UPRISING: Goliath Is Not Invincible
Revolutions are difficult, writes Vijay Prashad. They must chip away at hundreds of years of inequality, erode cultural expectations and build the material foundations for a new society.
Comando Creativo, History is watching us, Bellas Artes, Caracas, 2011.
The streets in the U.S. are on fire once more because of the murder of George Floyd, an unarmed black man, by a white police officer and his accomplices in Minneapolis. Malcolm X once said “That’s not a chip on my shoulder. That’s your foot on my neck.”
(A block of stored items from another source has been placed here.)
Background: an optimization exercise with open tools, aiming at small area and a short achievable clock period. Do not read the settings as production practice. RTL that was checked went through simulation tests only; none was proved equivalent to the original.

==> module frame_detect, before the edit <==
module frame_detect (
    input  wire         clk,
    input  wire         rst,           
    input  wire         in_valid,
    input  wire [15:0]  in_mag,
    output reg          msg_valid,
    output reg          msg_long,
    output wire [111:0] msg_data
);
    reg         rst_q;           
    reg         ev;              
    reg  [15:0] x;               
    always @(posedge clk) begin
        rst_q <= rst;
        ev    <= in_valid & ~rst;
        x     <= in_mag;
    end
    reg [15:0] w1, w2, w3, w4, w5, w6, w7, w8, w9, w10, w11;
    always @(posedge clk) begin
        if (ev) begin
            w1 <= x;  w2 <= w1; w3 <= w2; w4 <= w3; w5 <= w4;
            w6 <= w5; w7 <= w6; w8 <= w7; w9 <= w8; w10 <= w9;
            w11 <= w10;
        end
    end
    wire g1 = w1 > x;            
    wire g2 = w2 > x;
    wire g3 = w3 > x;
    wire g4 = w4 > x;
    wire g5 = w5 > x;
    wire g6 = w6 > x;
    wire l1 = w1 < x;            
    reg q1, q2, q3, q4, q5;
    always @(posedge clk) begin
        if (ev) begin
            q1 <= g1;
            q2 <= q1 & g2;
            q3 <= q2 & g3;
            q4 <= q3 & g4;
            q5 <= q4 & g5;
        end
    end
    reg  [17:0] part_q;
    reg  [15:0] mean_q;
    reg  [17:0] mean3_q;
    reg         mean_nz;
    wire [17:0] peak_sum = part_q + x;
    always @(posedge clk)
        if (ev) begin
            part_q  <= w8 + w6 + w1;
            mean_q  <= peak_sum[17:2];
            mean3_q <= 3 * mean_q;
            mean_nz <= mean_q != 16'd0;
        end
    wire quiet = mean_nz &&
                 ({2'b00, w11} < mean3_q) && ({2'b00, w9} < mean3_q) &&
                 ({2'b00, w4}  < mean3_q) && ({2'b00, w2} < mean3_q);
    reg        seen;             
    reg [14:1] pv;
    wire       verdict = pv[14] & q5 & g6;      
    always @(posedge clk) begin
        if (rst_q) begin
            seen <= 1'b0;
            pv   <= 14'd0;
        end else if (ev) begin
            seen   <= 1'b1;
            pv[1]  <= seen & g1;                 
            pv[2]  <= pv[1] & l1;                
            pv[3]  <= pv[2];
            pv[4]  <= pv[3];
            pv[5]  <= pv[4];
            pv[6]  <= pv[5] & q3 & g4;           
            pv[7]  <= pv[6] & l1;                
            pv[8]  <= pv[7] & g1;                
            pv[9]  <= pv[8] & l1;                
            pv[10] <= pv[9];
            pv[11] <= pv[10] & quiet;            
            pv[12] <= pv[11];
            pv[13] <= pv[12];
            pv[14] <= pv[13];
        end
    end
    reg        act;              
    reg        cur_long;
    reg  [7:0] fc;
    reg        pend;
    reg  [6:0] pc;
    reg [55:0] p, q;
    reg        stg;              
    reg        e_skip_end;       
    reg        e_pres_long;      
    reg        e_pres_short;     
    reg        e_lo;             
    reg        e_hi;             
    reg        e_to_p;           
    reg        e_to_q;           
    reg        e_move;           
    wire       cont   = act & ~e_skip_end;
    wire       act_n  = cont | (~act & verdict);
    wire       long_n = (act & (fc == 8'd1)) ? g1 : cur_long;
    wire       pend_n = (pend & ~e_pres_short) | (e_skip_end & ~cur_long);
    wire       stg_n  = (stg & ~e_move) | (act & (fc == 8'd1) & pend);
    wire       lo_n   = cont & ~fc[0] & (fc <= 8'd110);
    wire       hi_n   = cont & ~fc[0] & (fc >= 8'd112) & (fc <= 8'd222) & long_n;
    always @(posedge clk) begin
        if (rst_q) begin
            act          <= 1'b0;
            pend         <= 1'b0;
            stg          <= 1'b0;
            e_skip_end   <= 1'b0;
            e_pres_long  <= 1'b0;
            e_pres_short <= 1'b0;
            e_lo         <= 1'b0;
            e_hi         <= 1'b0;
            e_to_p       <= 1'b0;
            e_to_q       <= 1'b0;
            e_move       <= 1'b0;
        end else if (ev) begin
            act      <= act_n;
            cur_long <= long_n;
            pend     <= pend_n;
            stg      <= stg_n;
            fc       <= act ? fc + 8'd1 : 8'd0;
            pc       <= pend ? pc + 7'd1 : 7'd0;
            e_skip_end   <= cont & (fc == (long_n ? 8'd237 : 8'd125));
            e_pres_long  <= cont & long_n & (fc == 8'd222);
            e_pres_short <= pend_n & pend & (pc == 7'd95);
            e_lo         <= lo_n;
            e_hi         <= hi_n;
            e_to_p       <= lo_n & ~(pend_n | stg_n);
            e_to_q       <= (lo_n & (pend_n | stg_n)) | hi_n;
            e_move       <= stg_n & ~pend_n & ~lo_n & ~hi_n;
        end
    end
    always @(posedge clk) begin
        if (ev) begin
            if (e_to_p)
                p <= {p[54:0], g1};
            else if (e_move)
                p <= q;
            if (e_to_q)
                q <= {q[54:0], g1};
        end
    end
    reg [3:0] lng;
    always @(posedge clk) begin
        msg_valid <= ev & ~rst & (e_pres_long | e_pres_short);
        if (ev & (e_pres_long | e_pres_short))
            msg_long <= e_pres_long;
        lng[0] <= e_pres_long;
        lng[1] <= e_pres_long & ev;
        lng[2] <= e_pres_long & ~e_pres_short;
        lng[3] <= e_pres_long & ~rst;
    end
    assign msg_data = {p, q & {{14{lng[3]}}, {14{lng[2]}}, {14{lng[1]}}, {14{lng[0]}}}};
endmodule
clock: 10.0 ns
lec_check: 0
abc_area: 1
cap_margin: 20
core_margin: 2
core_utilization: 40
cts_buf_list: sky130_fd_sc_hd__clkbuf_8
cts_cluster_size: 30
slew_margin: 20
standard.sh (not shown) runs the stock make flow with config.mk's settings and CLKGATE_MAP_FILE= SYNTH_SCRIPT=/design/flow/synth_recipe.tcl, a recipe that flattens the netlist after the stock synthesis.
==> flow/flow/run.sh <==
#!/bin/bash
set -euo pipefail
export BUFFER_PORTS_ARGS="-buffer_cell sky130_fd_sc_hd__buf_2"
export SETUP_SLACK_MARGIN=7
bash standard.sh > flow.log 2>&1
Edit:
--- a/flow/design.v
+++ b/flow/design.v
@@ -14,14 +14,13 @@
         rst_q <= rst;
         ev    <= in_valid & ~rst;
         x     <= in_mag;
     end
-    reg [15:0] w1, w2, w3, w4, w5, w6, w7, w8, w9, w10, w11;
+    reg [15:0] w1, w2, w3, w4, w5, w6, w7, w8, w9, w10;
     always @(posedge clk) begin
         if (ev) begin
             w1 <= x;  w2 <= w1; w3 <= w2; w4 <= w3; w5 <= w4;
             w6 <= w5; w7 <= w6; w8 <= w7; w9 <= w8; w10 <= w9;
-            w11 <= w10;
         end
     end
     wire g1 = w1 > x;            
     wire g2 = w2 > x;
@@ -39,23 +38,17 @@
             q4 <= q3 & g4;
             q5 <= q4 & g5;
         end
     end
-    reg  [17:0] part_q;
+    wire [17:0] peak_sum  = w9 + w7 + w2 + x;
     reg  [15:0] mean_q;
-    reg  [17:0] mean3_q;
-    reg         mean_nz;
-    wire [17:0] peak_sum = part_q + x;
     always @(posedge clk)
-        if (ev) begin
-            part_q  <= w8 + w6 + w1;
-            mean_q  <= peak_sum[17:2];
-            mean3_q <= 3 * mean_q;
-            mean_nz <= mean_q != 16'd0;
-        end
-    wire quiet = mean_nz &&
-                 ({2'b00, w11} < mean3_q) && ({2'b00, w9} < mean3_q) &&
-                 ({2'b00, w4}  < mean3_q) && ({2'b00, w2} < mean3_q);
+        if (ev)
+            mean_q <= peak_sum[17:2];
+    wire [17:0] mean3     = 3 * mean_q;
+    wire quiet = (mean_q != 16'd0) &&
+                 ({2'b00, w10} < mean3) && ({2'b00, w8} < mean3) &&
+                 ({2'b00, w3}  < mean3) && ({2'b00, w1} < mean3);
     reg        seen;             
     reg [14:1] pv;
     wire       verdict = pv[14] & q5 & g6;      
     always @(posedge clk) begin
@@ -72,10 +65,10 @@
             pv[6]  <= pv[5] & q3 & g4;           
             pv[7]  <= pv[6] & l1;                
             pv[8]  <= pv[7] & g1;                
             pv[9]  <= pv[8] & l1;                
-            pv[10] <= pv[9];
-            pv[11] <= pv[10] & quiet;            
+            pv[10] <= pv[9] & quiet;             
+            pv[11] <= pv[10];
             pv[12] <= pv[11];
             pv[13] <= pv[12];
             pv[14] <= pv[13];
         end
After rerunning: The changed run completed without violations. Wire length falls by 10%. Design area fell by 6.8%. Register-to-register slack is worse by 720 ps. Clock-buffer cell count came out lower by 15. Clock skew went down by 3.9 ps. Final cell count fell by 9.9%.
Only the layout flow was run in the second run of this note; the RTL was not checked for function there.

==> afterwards: timing with drivers on the ports <==
No port has a modelled driver above. Below, the same layouts with a new extraction and two added sets of constraints.
Step 1 assumes that a clkbuf_16 drives the clock port and a buf_2 every other input.
Step 2 also shifts input and output timing later by t, the mid clock arrival at the registers, as if the neighbouring blocks saw the same clock.
Slacks: ideal / step 1 / step 2; pairs: ideal / step 1.
run	t, ns	setup slack, ns	worst setup path after step 2	latest minus earliest clock arrival (ns)	worst slew at a driven data input, ns
the first run	0.678	6.614 / 6.566 / 7.244	register to output	0.025 / 0.026	0.06
the second run	0.695	6.565 / 6.555 / 6.565	register to register	0.019 / 0.018	0.06
After both steps every run listed still meets setup and hold.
A week before George Floyd was murdered, João Pedro Mattos Pinto (age 14) was killed by the police in Rio de Janeiro while playing in the yard of his house; a few days after his murder, Israeli occupation forces murdered Iyad el-Hallak (age 32), who worked in and attended a special needs school in Old Jerusalem. The foot on the neck of George Floyd, João Pedro and Iyad el-Hallak is the same foot that suffocates the Venezuelan people, who suffer each day from the U.S.-driven hybrid war.
Luis Cario, Now we are breathing, 2020.
Last year, while in Caracas, I walked with Mariela Machado in her housing complex known as Kaikachi in the neighborhood of La Vega. After Hugo Chávez was inaugurated president in 1999, a group of working-class residents of the city saw an empty piece of land and occupied it. Mariela and others went to the government and said, “We built this city. We can build our own houses. All we want are machines and materials.” The government supported them, and they built a charming multi-story complex that houses 92 families.